Work to be completed - Check every line of the data and copy the ones where "integer" appears.

Provided records -
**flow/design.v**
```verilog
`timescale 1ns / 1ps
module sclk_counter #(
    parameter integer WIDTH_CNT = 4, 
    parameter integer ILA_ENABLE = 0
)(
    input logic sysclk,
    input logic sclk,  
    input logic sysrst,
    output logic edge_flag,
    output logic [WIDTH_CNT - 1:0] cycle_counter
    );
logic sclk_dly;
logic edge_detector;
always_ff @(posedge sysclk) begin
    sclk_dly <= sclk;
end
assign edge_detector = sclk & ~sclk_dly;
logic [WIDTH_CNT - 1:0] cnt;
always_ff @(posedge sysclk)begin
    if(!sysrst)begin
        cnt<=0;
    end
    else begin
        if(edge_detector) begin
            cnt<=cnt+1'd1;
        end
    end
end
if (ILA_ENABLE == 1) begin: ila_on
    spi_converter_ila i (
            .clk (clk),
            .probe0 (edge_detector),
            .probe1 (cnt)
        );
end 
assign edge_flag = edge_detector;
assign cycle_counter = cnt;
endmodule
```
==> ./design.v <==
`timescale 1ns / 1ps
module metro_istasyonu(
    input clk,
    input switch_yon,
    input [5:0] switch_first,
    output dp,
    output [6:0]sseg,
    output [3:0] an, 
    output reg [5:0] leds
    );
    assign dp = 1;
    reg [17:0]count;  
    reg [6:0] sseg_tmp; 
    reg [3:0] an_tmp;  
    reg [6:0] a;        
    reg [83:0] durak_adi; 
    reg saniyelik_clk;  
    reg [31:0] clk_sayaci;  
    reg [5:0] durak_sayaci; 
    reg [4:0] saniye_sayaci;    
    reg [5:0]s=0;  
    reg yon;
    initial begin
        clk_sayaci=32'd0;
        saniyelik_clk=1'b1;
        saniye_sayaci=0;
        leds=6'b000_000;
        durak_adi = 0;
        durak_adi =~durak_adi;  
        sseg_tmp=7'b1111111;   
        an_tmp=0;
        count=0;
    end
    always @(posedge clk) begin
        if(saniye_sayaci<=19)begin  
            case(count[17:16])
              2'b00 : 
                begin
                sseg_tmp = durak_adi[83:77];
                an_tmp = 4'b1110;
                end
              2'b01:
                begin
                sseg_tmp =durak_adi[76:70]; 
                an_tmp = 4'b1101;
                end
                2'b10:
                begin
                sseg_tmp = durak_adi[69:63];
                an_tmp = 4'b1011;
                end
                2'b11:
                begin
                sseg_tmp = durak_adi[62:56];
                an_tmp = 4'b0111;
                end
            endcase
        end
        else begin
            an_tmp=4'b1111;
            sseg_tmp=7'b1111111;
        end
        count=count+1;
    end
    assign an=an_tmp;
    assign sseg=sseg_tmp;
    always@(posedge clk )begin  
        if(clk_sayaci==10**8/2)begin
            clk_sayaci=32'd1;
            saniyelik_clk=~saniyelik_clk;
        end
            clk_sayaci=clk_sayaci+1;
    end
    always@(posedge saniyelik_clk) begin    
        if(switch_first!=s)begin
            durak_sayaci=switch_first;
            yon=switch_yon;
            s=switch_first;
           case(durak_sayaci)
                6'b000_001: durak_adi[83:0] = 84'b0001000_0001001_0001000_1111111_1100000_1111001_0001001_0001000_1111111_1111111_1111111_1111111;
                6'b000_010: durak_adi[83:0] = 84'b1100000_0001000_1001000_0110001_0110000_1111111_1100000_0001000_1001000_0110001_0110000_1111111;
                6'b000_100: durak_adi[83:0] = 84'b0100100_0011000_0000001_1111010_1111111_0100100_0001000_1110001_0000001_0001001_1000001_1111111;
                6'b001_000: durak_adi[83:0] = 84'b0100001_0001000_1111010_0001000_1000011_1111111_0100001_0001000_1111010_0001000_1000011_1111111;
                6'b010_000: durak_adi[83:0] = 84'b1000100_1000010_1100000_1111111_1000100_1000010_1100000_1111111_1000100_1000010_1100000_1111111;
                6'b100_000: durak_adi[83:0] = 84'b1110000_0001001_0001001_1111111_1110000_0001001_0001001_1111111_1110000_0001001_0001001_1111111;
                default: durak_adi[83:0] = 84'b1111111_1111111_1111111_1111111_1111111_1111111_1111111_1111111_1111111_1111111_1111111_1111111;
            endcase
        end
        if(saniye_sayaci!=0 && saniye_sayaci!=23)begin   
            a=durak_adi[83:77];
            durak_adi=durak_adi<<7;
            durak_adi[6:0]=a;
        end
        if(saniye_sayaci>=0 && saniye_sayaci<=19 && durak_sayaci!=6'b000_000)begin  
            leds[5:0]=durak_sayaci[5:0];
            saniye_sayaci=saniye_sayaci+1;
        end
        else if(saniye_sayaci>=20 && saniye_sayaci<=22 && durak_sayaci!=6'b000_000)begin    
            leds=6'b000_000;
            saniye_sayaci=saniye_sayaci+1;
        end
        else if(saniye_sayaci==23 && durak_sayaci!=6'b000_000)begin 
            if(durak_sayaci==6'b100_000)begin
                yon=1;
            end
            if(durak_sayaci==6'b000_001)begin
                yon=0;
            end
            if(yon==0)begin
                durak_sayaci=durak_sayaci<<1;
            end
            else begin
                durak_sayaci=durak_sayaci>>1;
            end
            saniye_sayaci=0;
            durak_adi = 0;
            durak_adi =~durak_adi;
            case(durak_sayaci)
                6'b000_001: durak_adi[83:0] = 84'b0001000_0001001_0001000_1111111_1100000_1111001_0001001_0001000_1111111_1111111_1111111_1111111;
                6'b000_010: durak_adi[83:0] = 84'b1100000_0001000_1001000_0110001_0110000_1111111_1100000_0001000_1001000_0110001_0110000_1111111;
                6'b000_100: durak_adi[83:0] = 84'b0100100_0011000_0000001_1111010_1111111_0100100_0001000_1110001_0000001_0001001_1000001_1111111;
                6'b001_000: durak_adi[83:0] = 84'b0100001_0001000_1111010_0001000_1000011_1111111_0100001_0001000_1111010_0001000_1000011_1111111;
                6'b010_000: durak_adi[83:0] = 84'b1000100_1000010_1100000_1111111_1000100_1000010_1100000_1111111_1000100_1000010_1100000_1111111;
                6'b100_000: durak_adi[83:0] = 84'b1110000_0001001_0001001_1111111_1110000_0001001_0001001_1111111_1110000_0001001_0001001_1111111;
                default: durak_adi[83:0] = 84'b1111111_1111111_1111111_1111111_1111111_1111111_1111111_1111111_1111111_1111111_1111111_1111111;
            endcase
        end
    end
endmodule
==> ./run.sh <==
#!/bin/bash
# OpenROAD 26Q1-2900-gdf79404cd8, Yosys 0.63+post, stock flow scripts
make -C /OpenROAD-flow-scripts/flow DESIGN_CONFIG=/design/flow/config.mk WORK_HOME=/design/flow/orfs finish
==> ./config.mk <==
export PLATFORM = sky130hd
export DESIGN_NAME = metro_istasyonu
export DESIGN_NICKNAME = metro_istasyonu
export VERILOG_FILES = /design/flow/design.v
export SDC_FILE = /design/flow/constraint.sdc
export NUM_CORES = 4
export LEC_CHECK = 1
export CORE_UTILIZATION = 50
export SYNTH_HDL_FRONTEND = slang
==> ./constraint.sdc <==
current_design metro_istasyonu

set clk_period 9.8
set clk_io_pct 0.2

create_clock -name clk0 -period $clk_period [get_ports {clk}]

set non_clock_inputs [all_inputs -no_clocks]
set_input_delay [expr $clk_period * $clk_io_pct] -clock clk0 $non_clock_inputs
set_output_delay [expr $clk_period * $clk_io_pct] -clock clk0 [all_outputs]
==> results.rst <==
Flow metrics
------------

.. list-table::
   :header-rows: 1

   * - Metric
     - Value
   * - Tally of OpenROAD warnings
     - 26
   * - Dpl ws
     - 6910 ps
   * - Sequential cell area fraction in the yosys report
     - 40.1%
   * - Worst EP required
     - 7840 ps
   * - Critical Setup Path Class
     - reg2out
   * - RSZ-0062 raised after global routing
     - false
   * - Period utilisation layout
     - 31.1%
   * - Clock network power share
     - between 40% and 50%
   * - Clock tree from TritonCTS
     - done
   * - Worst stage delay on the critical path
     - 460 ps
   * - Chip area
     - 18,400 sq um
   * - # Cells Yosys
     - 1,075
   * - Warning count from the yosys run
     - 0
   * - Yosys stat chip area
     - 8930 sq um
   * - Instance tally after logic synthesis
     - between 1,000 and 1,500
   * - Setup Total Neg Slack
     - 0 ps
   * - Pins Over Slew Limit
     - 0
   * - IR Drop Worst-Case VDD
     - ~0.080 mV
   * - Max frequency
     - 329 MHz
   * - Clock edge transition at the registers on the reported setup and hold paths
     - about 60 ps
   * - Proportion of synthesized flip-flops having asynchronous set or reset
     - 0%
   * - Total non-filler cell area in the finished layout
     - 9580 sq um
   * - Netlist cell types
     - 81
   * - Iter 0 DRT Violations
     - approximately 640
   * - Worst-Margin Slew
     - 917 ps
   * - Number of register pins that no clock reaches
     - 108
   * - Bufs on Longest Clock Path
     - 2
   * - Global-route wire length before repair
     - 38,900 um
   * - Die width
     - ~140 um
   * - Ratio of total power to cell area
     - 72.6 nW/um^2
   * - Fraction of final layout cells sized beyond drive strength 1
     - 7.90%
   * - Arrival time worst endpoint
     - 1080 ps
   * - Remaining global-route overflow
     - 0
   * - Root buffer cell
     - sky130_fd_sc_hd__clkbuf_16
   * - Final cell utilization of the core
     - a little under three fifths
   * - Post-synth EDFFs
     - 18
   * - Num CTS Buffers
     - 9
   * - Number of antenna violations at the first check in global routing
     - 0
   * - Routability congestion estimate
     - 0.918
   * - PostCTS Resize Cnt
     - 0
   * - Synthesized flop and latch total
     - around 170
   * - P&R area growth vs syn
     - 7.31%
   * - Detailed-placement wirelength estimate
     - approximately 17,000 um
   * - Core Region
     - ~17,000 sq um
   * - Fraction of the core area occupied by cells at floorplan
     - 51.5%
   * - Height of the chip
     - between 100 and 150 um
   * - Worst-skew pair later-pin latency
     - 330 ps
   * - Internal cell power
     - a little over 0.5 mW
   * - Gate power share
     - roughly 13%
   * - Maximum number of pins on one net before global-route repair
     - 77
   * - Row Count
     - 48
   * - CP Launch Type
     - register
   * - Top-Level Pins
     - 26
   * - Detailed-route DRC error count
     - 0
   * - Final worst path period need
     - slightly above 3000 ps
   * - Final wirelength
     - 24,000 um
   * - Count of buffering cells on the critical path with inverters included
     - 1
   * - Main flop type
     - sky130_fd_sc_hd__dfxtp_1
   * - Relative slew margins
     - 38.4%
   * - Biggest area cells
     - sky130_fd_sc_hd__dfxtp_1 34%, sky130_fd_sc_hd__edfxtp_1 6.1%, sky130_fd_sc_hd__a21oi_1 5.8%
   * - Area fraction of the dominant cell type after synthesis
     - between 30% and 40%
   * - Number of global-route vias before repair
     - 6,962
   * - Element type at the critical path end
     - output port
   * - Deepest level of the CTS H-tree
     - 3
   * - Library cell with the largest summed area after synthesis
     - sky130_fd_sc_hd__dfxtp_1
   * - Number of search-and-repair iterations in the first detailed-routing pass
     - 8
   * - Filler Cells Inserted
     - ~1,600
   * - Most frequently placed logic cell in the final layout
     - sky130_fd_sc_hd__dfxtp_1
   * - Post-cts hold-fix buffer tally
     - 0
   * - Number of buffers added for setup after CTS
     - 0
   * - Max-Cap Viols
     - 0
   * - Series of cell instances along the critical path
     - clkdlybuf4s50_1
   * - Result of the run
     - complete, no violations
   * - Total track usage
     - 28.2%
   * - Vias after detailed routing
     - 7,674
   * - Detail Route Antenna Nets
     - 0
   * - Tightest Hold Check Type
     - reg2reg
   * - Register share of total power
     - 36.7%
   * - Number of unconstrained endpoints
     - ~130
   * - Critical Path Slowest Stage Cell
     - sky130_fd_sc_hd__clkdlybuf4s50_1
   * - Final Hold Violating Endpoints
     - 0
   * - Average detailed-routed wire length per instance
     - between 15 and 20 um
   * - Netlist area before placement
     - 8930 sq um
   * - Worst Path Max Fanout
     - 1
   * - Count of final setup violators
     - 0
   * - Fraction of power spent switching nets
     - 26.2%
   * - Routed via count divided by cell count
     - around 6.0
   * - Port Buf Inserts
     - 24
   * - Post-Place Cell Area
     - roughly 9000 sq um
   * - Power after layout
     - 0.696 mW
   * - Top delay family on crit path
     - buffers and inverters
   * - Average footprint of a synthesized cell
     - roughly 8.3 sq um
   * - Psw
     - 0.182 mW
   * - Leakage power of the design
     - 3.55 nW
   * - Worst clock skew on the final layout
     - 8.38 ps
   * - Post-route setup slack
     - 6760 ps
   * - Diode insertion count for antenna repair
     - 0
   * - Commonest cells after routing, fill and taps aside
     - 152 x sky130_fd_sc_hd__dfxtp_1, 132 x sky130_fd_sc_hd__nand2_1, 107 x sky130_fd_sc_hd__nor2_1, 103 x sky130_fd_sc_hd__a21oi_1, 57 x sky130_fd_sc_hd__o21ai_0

Answer -
    parameter integer WIDTH_CNT = 4, 
    parameter integer ILA_ENABLE = 0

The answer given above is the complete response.